Hello World! I’m Maurice, I’m new to .simplicity, nice to meet you, etc.
Language
I’ve been experimenting with some fun stuff lately, it involves language, programming, password-dictionaries, spell checkers, and more
.
- Get a file with a lot of words (i.e. a spell checker dictionary).
- Count the occurrences of N-letter-groups in those words. (example with N = 3: “hello”, hel++, ell++, llo++)
- Find high-scoring letter-groups which overlap (ie. “hel” + “ell” = “hell”) to form a word. (Obviously, repeat this to form bigger words)
Using an English dictionary, this gives output such as: “anteringlogratio”, “callinesthesional” and “prestionistering”. Altough those words are absolutely not English words (as far as I know), they look pretty English. Cool huh?
It can obviously also create ‘fake words’ in other languages, by using other dictionaries. For example, using a Dutch dictionary: “verderendelijker”, “heiderdelijkeren” and “eerderingelijkerigen”. (I’m Dutch, and I can tell you those words are easy to read and pronounce, altough they mean nothing to me)
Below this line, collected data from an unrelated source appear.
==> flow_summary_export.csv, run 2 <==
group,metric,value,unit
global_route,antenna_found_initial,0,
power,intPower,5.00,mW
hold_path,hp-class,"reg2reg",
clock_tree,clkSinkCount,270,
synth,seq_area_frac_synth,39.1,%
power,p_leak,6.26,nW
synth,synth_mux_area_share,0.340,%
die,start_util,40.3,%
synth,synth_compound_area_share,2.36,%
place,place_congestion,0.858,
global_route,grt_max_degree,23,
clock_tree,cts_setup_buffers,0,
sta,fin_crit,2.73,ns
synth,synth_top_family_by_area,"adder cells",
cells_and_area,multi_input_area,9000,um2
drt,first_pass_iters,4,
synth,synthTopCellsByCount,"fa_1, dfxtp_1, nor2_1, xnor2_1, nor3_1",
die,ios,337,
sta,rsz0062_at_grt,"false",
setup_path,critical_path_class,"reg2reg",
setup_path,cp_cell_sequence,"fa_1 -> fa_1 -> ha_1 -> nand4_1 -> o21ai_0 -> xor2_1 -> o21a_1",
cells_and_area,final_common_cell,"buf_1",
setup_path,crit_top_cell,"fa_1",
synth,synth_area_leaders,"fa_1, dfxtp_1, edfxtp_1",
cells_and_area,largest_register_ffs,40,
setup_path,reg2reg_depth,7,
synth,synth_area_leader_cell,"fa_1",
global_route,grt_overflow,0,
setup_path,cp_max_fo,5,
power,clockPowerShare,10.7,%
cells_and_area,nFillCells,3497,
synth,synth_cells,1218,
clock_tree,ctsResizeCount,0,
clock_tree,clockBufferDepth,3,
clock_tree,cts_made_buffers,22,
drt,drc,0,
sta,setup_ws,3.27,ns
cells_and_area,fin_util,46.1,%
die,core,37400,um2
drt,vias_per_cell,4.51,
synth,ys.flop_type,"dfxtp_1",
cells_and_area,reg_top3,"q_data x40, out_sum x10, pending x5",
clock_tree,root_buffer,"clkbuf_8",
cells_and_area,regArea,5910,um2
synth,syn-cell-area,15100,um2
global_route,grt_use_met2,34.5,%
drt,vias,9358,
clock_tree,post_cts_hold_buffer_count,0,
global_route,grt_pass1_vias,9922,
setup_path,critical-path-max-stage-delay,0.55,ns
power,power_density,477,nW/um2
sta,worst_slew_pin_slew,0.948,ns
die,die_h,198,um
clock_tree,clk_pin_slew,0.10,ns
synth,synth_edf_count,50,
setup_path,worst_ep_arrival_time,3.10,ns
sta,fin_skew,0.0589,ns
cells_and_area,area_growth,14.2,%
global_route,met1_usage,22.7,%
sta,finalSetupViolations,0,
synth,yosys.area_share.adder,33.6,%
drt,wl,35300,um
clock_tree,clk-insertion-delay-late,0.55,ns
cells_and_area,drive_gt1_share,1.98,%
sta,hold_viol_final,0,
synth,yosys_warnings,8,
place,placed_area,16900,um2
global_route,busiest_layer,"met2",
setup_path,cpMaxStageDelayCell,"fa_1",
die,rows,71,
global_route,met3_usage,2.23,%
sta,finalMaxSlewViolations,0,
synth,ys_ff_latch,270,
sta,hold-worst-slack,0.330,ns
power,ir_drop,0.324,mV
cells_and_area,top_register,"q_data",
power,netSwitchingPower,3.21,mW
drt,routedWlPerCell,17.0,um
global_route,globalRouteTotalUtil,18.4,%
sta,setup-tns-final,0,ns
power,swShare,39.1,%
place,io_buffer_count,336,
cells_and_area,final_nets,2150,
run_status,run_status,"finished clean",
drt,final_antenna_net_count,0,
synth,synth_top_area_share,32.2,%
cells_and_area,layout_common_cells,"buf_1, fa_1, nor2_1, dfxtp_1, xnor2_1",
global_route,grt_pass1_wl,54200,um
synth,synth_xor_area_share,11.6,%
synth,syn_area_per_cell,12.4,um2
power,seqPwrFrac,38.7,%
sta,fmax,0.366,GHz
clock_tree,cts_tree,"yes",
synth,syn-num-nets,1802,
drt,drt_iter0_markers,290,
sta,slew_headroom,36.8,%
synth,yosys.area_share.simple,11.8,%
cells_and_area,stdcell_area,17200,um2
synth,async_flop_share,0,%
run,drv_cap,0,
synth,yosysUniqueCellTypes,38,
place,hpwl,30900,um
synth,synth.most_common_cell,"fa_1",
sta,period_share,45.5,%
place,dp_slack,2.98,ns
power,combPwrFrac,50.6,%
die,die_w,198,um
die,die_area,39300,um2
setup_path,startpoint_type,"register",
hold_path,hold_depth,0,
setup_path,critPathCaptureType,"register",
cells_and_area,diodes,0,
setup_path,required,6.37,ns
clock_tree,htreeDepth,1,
I can hear you thinking: “Nice, but why’d you ever need to create ‘fake words’ ?”.
Well, for example, we could expand a password-dictionary by generating new passwords from the passwords already in there. This gives new passwords wich are likely to be passwords, instead of the 99% of garbage from a simple brute-forcer.
Also, if we can create words that seem to belong to some language, we can probably also recognize if something could be a real word.
We could create a program wich can tell random sequences of letters and real words apart by giving the words an ‘Englishness-score’, the more it uses high-scoring letter-groups, the higher the score. This might come in handy while brute-forcing a password for some text file. The program could detect if it succesfully decrypted the file, or just got some garbage-output. Or we could create a smart spell checker wich can check and correct words even when they’re not in the dictionary. If ‘hello’ has a much higher score than ‘helllo’, the user probably wanted to type ‘hello’. Or a language-recognizer, if all the words have a higher ‘Dutchness-score’ than ‘Englishness-score’, it’s probably not an English text.
When we take this a level higher, not using words and letter-groups, but sentences and word-groups, the awesomeness grows exponentially. A spell checker could simply correct “Ive is fun” to “Ice is fun”, but “Ive been running” to “I’ve been running”. An internet spider could tell real text apart from those random-keywords-pages. Lots of possibilities.
Anyway, I’ll try to code some of this stuff to see how well it all works, stay tuned.